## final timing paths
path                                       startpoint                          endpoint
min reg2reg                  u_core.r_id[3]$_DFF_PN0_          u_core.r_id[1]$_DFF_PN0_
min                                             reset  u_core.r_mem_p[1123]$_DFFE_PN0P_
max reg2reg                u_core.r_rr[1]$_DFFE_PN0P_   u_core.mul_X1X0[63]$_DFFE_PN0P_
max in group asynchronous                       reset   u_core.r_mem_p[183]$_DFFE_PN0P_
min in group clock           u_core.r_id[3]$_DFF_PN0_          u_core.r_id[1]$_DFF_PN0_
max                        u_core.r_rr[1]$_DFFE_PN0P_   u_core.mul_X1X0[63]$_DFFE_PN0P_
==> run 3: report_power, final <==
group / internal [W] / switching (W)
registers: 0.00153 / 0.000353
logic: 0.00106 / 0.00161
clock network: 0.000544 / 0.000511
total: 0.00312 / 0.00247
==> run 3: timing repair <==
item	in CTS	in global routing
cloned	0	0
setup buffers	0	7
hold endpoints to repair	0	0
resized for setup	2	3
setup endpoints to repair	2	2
==> src/rtl/key_pulse_gen.sv <==
// key_pulse_gen: synchronises, debounces and strobes three front-panel keys (left, right, mode).
// Define KEY_REPEAT_EN to build hold-to-auto-repeat on the left/right keys.
module key_pulse_gen #(
  parameter int DEBOUNCE_CYCLES = 1000000,
  parameter int REPEAT_DELAY    = 25000000,
  parameter int REPEAT_PERIOD   = 5000000,
  parameter bit KEY_ACTIVE_LOW  = 1'b1,
  parameter int NUM_MODES       = 5
) (
  input  logic       clk,
  input  logic       rst,
  input  logic       key_l_raw,
  input  logic       key_r_raw,
  input  logic       key_m_raw,
  output logic       L_pulse,
  output logic       R_pulse,
  output logic [2:0] current_mode
);

  localparam int NK    = 3;
  localparam int KEY_L = 0;
  localparam int KEY_R = 1;
  localparam int KEY_M = 2;

  localparam int MAX_DR  = (DEBOUNCE_CYCLES > REPEAT_DELAY) ? DEBOUNCE_CYCLES : REPEAT_DELAY;
  localparam int MAX_CNT = (MAX_DR > REPEAT_PERIOD) ? MAX_DR : REPEAT_PERIOD;
  localparam int CNT_W   = $clog2(MAX_CNT);

  localparam logic [CNT_W-1:0] DB_LAST   = CNT_W'(DEBOUNCE_CYCLES - 1);
`ifdef KEY_REPEAT_EN
  localparam logic [CNT_W-1:0] RD_LAST   = CNT_W'(REPEAT_DELAY - 1);
  localparam logic [CNT_W-1:0] RP_LAST   = CNT_W'(REPEAT_PERIOD - 1);
`endif
  localparam logic [2:0]       MODE_LAST = 3'(NUM_MODES - 1);
  localparam logic             REL_LEVEL = KEY_ACTIVE_LOW;

  typedef enum logic [2:0] {
    IDLE,
    DB_PRESS,
    HELD,
    DB_REL
`ifdef KEY_REPEAT_EN
    , REPEAT
`endif
  } key_state_e;

  logic [NK-1:0] raw_keys;
  logic [NK-1:0] sync1;
  logic [NK-1:0] sync2;
  logic [NK-1:0] key_s;
  logic [NK-1:0] evt;

  key_state_e       state_q [NK];
  key_state_e       state_d [NK];
  logic [CNT_W-1:0] cnt_q   [NK];
  logic [CNT_W-1:0] cnt_d   [NK];

  assign raw_keys = {key_m_raw, key_r_raw, key_l_raw};

  // Synchronisers clear to the released level so reset never looks like a press.
  always_ff @(posedge clk) begin
    // NOTE: sequential state uses non-blocking assignments so every flop samples pre-edge values.
    if (rst) begin
      sync1 <= {NK{REL_LEVEL}};
      sync2 <= {NK{REL_LEVEL}};
    end else begin
      sync1 <= raw_keys;
      sync2 <= sync1;
    end
  end

  assign key_s = KEY_ACTIVE_LOW ? ~sync2 : sync2;

  always_ff @(posedge clk) begin
    if (rst) begin
      for (int k = 0; k < NK; k++) begin
        state_q[k] <= IDLE;
        cnt_q[k]   <= '0;
      end
    end else begin
      for (int k = 0; k < NK; k++) begin
        state_q[k] <= state_d[k];
        cnt_q[k]   <= cnt_d[k];
      end
    end
  end

  always_comb begin
    // NOTE: defaults first so every path assigns every output and no latch is inferred.
    state_d = state_q;
    cnt_d   = cnt_q;
    evt     = '0;
    for (int k = 0; k < NK; k++) begin
      case (state_q[k])
        IDLE: begin
          if (key_s[k]) begin
            state_d[k] = DB_PRESS;
            cnt_d[k]   = '0;
          end
        end
        DB_PRESS: begin
          if (!key_s[k]) begin
            state_d[k] = IDLE;
          end else if (cnt_q[k] == DB_LAST) begin
            evt[k]     = 1'b1;
            state_d[k] = HELD;
            cnt_d[k]   = '0;
          end else begin
            cnt_d[k] = cnt_q[k] + CNT_W'(1);
          end
        end
        HELD: begin
          if (!key_s[k]) begin
            state_d[k] = DB_REL;
            cnt_d[k]   = '0;
          end
`ifdef KEY_REPEAT_EN
          else if (k != KEY_M) begin
            if (cnt_q[k] == RD_LAST) begin
              evt[k]     = 1'b1;
              state_d[k] = REPEAT;
              cnt_d[k]   = '0;
            end else begin
              cnt_d[k] = cnt_q[k] + CNT_W'(1);
            end
          end
        end
        REPEAT: begin
          if (!key_s[k]) begin
            state_d[k] = DB_REL;
            cnt_d[k]   = '0;
          end else if (cnt_q[k] == RP_LAST) begin
            evt[k]   = 1'b1;
            cnt_d[k] = '0;
          end else begin
            cnt_d[k] = cnt_q[k] + CNT_W'(1);
          end
`endif
        end
        DB_REL: begin
          // A bounce back to pressed restarts the release count without raising anything.
          if (key_s[k]) begin
            cnt_d[k] = '0;
          end else if (cnt_q[k] == DB_LAST) begin
            state_d[k] = IDLE;
            cnt_d[k]   = '0;
          end else begin
            cnt_d[k] = cnt_q[k] + CNT_W'(1);
          end
        end
        default: begin
          state_d[k] = IDLE;
          cnt_d[k]   = '0;
        end
      endcase
    end
  end

  // Coincident left/right events cancel so the adjuster never sees both strobes.
  always_ff @(posedge clk) begin
    if (rst) begin
      L_pulse      <= 1'b0;
      R_pulse      <= 1'b0;
      current_mode <= '0;
    end else begin
      L_pulse <= evt[KEY_L] & ~evt[KEY_R];
      R_pulse <= evt[KEY_R] & ~evt[KEY_L];
      if (evt[KEY_M]) begin
        current_mode <= (current_mode == MODE_LAST) ? 3'd0 : current_mode + 3'd1;
      end
    end
  end

endmodule
==> config.mk <==
export PLATFORM = sky130hd
export DESIGN_NAME = key_pulse_gen
export DESIGN_NICKNAME = d
export VERILOG_FILES = /design/src/rtl/key_pulse_gen.sv
export SDC_FILE = /design/constraint.sdc
export NUM_CORES = 1
export LEC_CHECK = 0
export ABC_AREA = 1
export CAP_MARGIN = 20
export CORE_ASPECT_RATIO = 0.9
export CORE_MARGIN = 5
export CORE_UTILIZATION = 38
export CTS_BUF_LIST = sky130_fd_sc_hd__clkbuf_8
export DETAILED_ROUTE_END_ITERATION = 7
export PLACE_DENSITY = 0.55
export SKIP_LAST_GASP = 1
export SYNTH_ARGS = -nofsm -noshare
export SYNTH_HDL_FRONTEND = slang
export SYNTH_SLANG_ARGS = --single-unit
export TNS_END_PERCENT = 100
==> constraint.sdc <==
create_clock -name clk -period 2.1 [get_ports clk]
set_input_delay 0.21 -clock clk [delete_from_list [all_inputs] [get_ports clk]]
set_output_delay 0.21 -clock clk [all_outputs]
set_load 0.1 [all_outputs]
---- Yosys cells after proc, flatten, opt, wreduce, memory -nomap -nowiden ----
Cells that the tools add are included.
storage, ports and cells
  bits in registers ....................... 95
  input port bits ......................... 5
  output and inout port bits .............. 5
  logic and storage cells ................. 109
operators by class
  add/sub/neg operators ................... 4
  equality and inequality tests ........... 31
  multiplexer cells ....................... 49
  bitwise gates (word level) .............. 5
  reduce and logical (&&, ||, !) cells .... 9
operator list
  cell                     number
  $mux W25                 15
  $pmux W25 S4             3
  $add A25 B1 Y25 const B  3
  $eq A25 B20 Y1 const B   3
  $mux W3                  19
  $pmux W3 S4              3
  $ne A2 B2 Y1 const B     15
  $eq A3 B2 Y1 const B     6
  $reduce_and A5 Y1        3
  $eq A3 B1 Y1 const B     3
  $logic_not A3 Y1         3
  $mux W1                  9
  $ne A3 B3 Y1 const B     3
  $reduce_and A3 Y1        3
  $add A3 B1 Y3 const B    1
  $eq A3 B3 Y1 const B     1
  $not A3 Y3               1
  $and A1 B1 Y1            2
  $not A1 Y1               2

---- Logic depth before layout (Yosys ltp) ----
Gate-level depths: netlist (run 1).
  depth in word-level cells ............... 6
  depth in mapped cells ................... 11
  gate-level depth less buffers ........... 11

---- Worst setup path before layout (run 1) ----
No wires, ideal clock.
  kind .................................... register -> register
  start ................................... register current_mode[0]
  end ..................................... register current_mode[2]
  setup time .............................. 70 ps
  arrival time ............................ 1892 ps
  required time ........................... 2030 ps
  path slack .............................. 138 ps
  stages on the path, launching flop included .. 7
  path buffers ............................ 0
  clock period less this slack ............ 1962 ps
  cell sequence ........................... dfxtp_1 -> ha_1 -> inv_1 -> or2_2 -> a21oi_1 -> nand4_1 -> a21oi_1
between the ends
  cells in the longest elaborated chain, start to end .. 2
  elaborated cells between the ends (all ways) .. 3
  classes of those cells .................. add/sub (1); eq/ne (1); mux (1)
ends and longest elaborated chain
  item                                           RTL line  RTL
  from (decl)                                    17        output logic [2:0] current_mode
  from (signal assigned)                         169       current_mode <= (current_mode == MODE_LAST) ? 3'd0 : current_mode + 3'd1;
  $add A3 B1 Y3 or $eq A3 B3 Y1 (tied branches)  169
  $mux W3 *                                      169
Every way passes the cells marked *; elsewhere a longest branch is shown, timed or not.
A chain may end at the register's enable or synchronous reset.

---- Worst setup path after layout (run 1) ----
  start ................................... register cnt_q[51] in the netlist's numbering
  end ..................................... register cnt_q[57] in the netlist's numbering
between the ends
  cells in the longest elaborated chain, start to end .. 4
  elaborated cells between the ends (all ways) .. 6
  classes of those cells .................. add/sub (1); eq/ne (1); mux (4)
ends and longest elaborated chain
  item                                               RTL line  RTL
  from (decl)                                        55        logic [CNT_W-1:0] cnt_q [NK];
  from (signal, indexed assignment)                  83        cnt_q[k] <= cnt_d[k];
  $add A25 B1 Y25 or $eq A25 B20 Y1 (tied branches)  --
  $mux W25 *                                         104, 144
  $mux W25, on equally long branches                 142, 102
  $pmux W25 S4 *                                     94        case (state_q[k])
Every way passes the cells marked *; elsewhere a longest branch is shown, timed or not. The select of a mux whose other input is x is not followed.
## config.mk

```make
export PLATFORM = sky130hd
export DESIGN_NAME = alu_exec_unit
export DESIGN_NICKNAME = d
export VERILOG_FILES = /design/src/rtl/alu_exec_pkg.sv /design/src/rtl/alu_op_decode.sv /design/src/rtl/alu_exec_unit.sv
export SDC_FILE = /design/constraint.sdc
export NUM_CORES = 1
export LEC_CHECK = 0
export CORE_MARGIN = 5
export CORE_UTILIZATION = 38
export CTS_CLUSTER_SIZE = 12
export DETAILED_ROUTE_END_ITERATION = 10
export GPL_TIMING_DRIVEN = 0
export PLACE_DENSITY = 0.67
export SLEW_MARGIN = 20
export SYNTH_ARGS = -nofsm -noshare
export SYNTH_HDL_FRONTEND = slang
export SYNTH_SLANG_ARGS = --single-unit
```

## constraint.sdc

```tcl
create_clock -name clk -period 4.75 [get_ports clk]
set_input_delay 1.1875 -clock clk [delete_from_list [all_inputs] [get_ports clk]]
set_output_delay 1.1875 -clock clk [all_outputs]
set_load 0.01 [all_outputs]
```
________
When a line of the material holds the string "longest", copy that line.

  cells in the longest elaborated chain, start to end .. 2
ends and longest elaborated chain
Every way passes the cells marked *; elsewhere a longest branch is shown, timed or not.
  cells in the longest elaborated chain, start to end .. 4
ends and longest elaborated chain
Every way passes the cells marked *; elsewhere a longest branch is shown, timed or not. The select of a mux whose other input is x is not followed.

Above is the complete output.